El literato tenía dos hijas en edad casadera, muy altas e infinitamente más delgadas, que solo compartían con el resto del pueblo la misa del domingo y la de algunas fiestas de guardar. Gloria un par de años mayor que yo, era mi gloria. Siempre aparecía cuando el pan estaba a punto de entrar en el horno y se quedaba conmigo hasta que salía el último y antes de que llegara la siguiente familia. Yo le daba pan y ella se aplicaba con mis ganas. Yo tenía mucha suerte de ser el que manejaba el pan de nuestra familia, así podía ofrecerle el pan de mamá, parte del mío y a veces algo más. Mi padre cada sábado me repetía lo mismo, que yo era muy buen administrador.
Dependiendo del tipo de pan que me tocara hornear, parte del cual Gloria por supuesto se sentía merecedora, el premio que me era concedido variaba. Cuando horneaba pan blanco, me acariciaba los brazos con la punta de sus dedos y me abrazaba por detrás sobando mis muslos mientras yo introducía el pan en el horno. Si además horneaba pan blanco con nueces y uvas entonces me lengüeteaba la oreja. Si horneaba panecillos con semillas bailaba a mi alrededor mostrando mucho más de lo que debería. Lo que más amasábamos en casa era el pan de centeno y aunque era el que a ella menos le gustaba, si este venía aliñado con olivas y tomates entonces me dejaba manosear donde se me antojase, siempre y cuando en lugar de un pan le diese dos. Nuestro preferido era el pan de maíz, nos enzarzábamos en largos besos que no acababan hasta que el pan se me chamuscaba. Lo mejor de Gloria venía cuando, además del pan, también horneaba algún roscón, ahí ella me dejaba hacer, aunque no todo lo que yo quería. Padre me llamaba el rey del roscón.

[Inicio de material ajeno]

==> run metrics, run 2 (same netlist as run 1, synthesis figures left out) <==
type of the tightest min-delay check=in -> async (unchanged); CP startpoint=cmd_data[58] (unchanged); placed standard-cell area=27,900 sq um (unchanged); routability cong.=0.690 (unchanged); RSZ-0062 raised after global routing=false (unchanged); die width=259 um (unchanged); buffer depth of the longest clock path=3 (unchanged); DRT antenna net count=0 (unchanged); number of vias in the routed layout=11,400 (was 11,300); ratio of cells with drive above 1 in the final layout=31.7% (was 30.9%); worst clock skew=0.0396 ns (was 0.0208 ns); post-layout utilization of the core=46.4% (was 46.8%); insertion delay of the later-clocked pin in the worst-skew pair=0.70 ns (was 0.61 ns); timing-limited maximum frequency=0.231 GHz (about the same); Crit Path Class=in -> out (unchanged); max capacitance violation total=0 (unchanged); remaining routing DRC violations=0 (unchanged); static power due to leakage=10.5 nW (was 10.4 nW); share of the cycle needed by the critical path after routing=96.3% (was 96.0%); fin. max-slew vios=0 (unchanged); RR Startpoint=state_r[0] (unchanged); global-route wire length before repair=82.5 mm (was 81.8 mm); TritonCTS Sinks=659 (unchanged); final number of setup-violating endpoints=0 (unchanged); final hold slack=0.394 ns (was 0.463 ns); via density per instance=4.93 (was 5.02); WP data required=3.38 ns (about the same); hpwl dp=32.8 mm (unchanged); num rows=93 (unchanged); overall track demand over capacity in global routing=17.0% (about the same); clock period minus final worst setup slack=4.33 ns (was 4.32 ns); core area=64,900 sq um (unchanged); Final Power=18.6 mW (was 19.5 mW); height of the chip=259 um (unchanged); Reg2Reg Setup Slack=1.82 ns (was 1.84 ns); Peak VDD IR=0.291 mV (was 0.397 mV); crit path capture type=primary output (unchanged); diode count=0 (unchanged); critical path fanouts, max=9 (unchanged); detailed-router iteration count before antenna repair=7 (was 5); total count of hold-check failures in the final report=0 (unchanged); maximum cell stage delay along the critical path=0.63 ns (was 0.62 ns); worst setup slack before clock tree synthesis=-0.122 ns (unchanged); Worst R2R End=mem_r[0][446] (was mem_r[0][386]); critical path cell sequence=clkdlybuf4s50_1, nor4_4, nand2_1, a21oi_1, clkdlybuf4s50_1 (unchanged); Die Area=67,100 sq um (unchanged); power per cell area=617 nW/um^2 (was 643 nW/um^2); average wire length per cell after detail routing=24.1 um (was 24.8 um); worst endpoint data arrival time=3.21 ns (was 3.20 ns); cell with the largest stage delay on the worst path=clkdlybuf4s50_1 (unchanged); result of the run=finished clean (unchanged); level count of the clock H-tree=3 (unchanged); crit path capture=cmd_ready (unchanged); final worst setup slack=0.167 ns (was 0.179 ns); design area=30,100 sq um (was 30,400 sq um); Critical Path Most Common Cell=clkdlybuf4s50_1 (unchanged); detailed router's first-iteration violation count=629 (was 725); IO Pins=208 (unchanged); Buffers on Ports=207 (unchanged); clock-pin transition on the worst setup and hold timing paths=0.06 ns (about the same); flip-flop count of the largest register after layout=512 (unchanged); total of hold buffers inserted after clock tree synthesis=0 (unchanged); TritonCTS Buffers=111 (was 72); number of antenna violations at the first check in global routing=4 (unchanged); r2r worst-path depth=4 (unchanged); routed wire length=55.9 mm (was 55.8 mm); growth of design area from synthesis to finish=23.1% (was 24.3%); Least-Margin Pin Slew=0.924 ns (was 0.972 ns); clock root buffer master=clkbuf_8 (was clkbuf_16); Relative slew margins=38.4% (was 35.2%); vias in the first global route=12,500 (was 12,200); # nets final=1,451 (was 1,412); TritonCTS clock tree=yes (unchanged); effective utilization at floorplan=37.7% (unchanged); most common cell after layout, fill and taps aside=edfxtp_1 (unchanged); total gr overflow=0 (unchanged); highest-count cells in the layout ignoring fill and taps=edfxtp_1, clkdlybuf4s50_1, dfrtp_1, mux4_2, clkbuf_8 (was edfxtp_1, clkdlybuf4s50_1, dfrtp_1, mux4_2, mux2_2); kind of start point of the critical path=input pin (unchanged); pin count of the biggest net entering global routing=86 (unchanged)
## config.mk

```make
export PLATFORM = sky130hd
export DESIGN_NAME = hazard_stall_controller_flat
export DESIGN_NICKNAME = d
export VERILOG_FILES = /design/src/rtl/hazard_stall_controller_pkg.sv /design/src/rtl/hazard_stall_controller_if.sv /design/src/rtl/hazard_stall_controller_sat_counter.sv /design/src/rtl/hazard_stall_controller.sv /design/src/flat_wrapper.sv
export SDC_FILE = /design/constraint.sdc
export NUM_CORES = 1
export LEC_CHECK = 0
export BUFFER_PORTS_ARGS = -buffer_cell sky130_fd_sc_hd__buf_4
export CORE_MARGIN = 3
export CORE_UTILIZATION = 50
export CTS_CLUSTER_SIZE = 8
export DETAILED_ROUTE_END_ITERATION = 16
export PLACE_DENSITY = 0.77
export SYNTH_ARGS = -nofsm -noshare
export SYNTH_HDL_FRONTEND = slang
export SYNTH_HIERARCHICAL = 1
export SYNTH_SLANG_ARGS = --single-unit
```

## constraint.sdc

```tcl
create_clock -name clk -period 7.3 [get_ports clk]
set_clock_uncertainty 0.2 [all_clocks]
set_input_delay 0.365 -clock clk [delete_from_list [all_inputs] [get_ports clk]]
set_output_delay 0.365 -clock clk [all_outputs]
set_load 0.05 [all_outputs]
```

Hace años que el triste y su familia se fueron del pueblo. El horno está en desuso y ahora yo, el rey del roscón, gobierno y administro mi propia panadería. Ya no usamos leña sino hornos industriales. Hoy, cuando preparo mi roscón especial de chocolate me pregunto qué premio me hubiera regalado la melosa Gloria y qué hubiera dicho papá.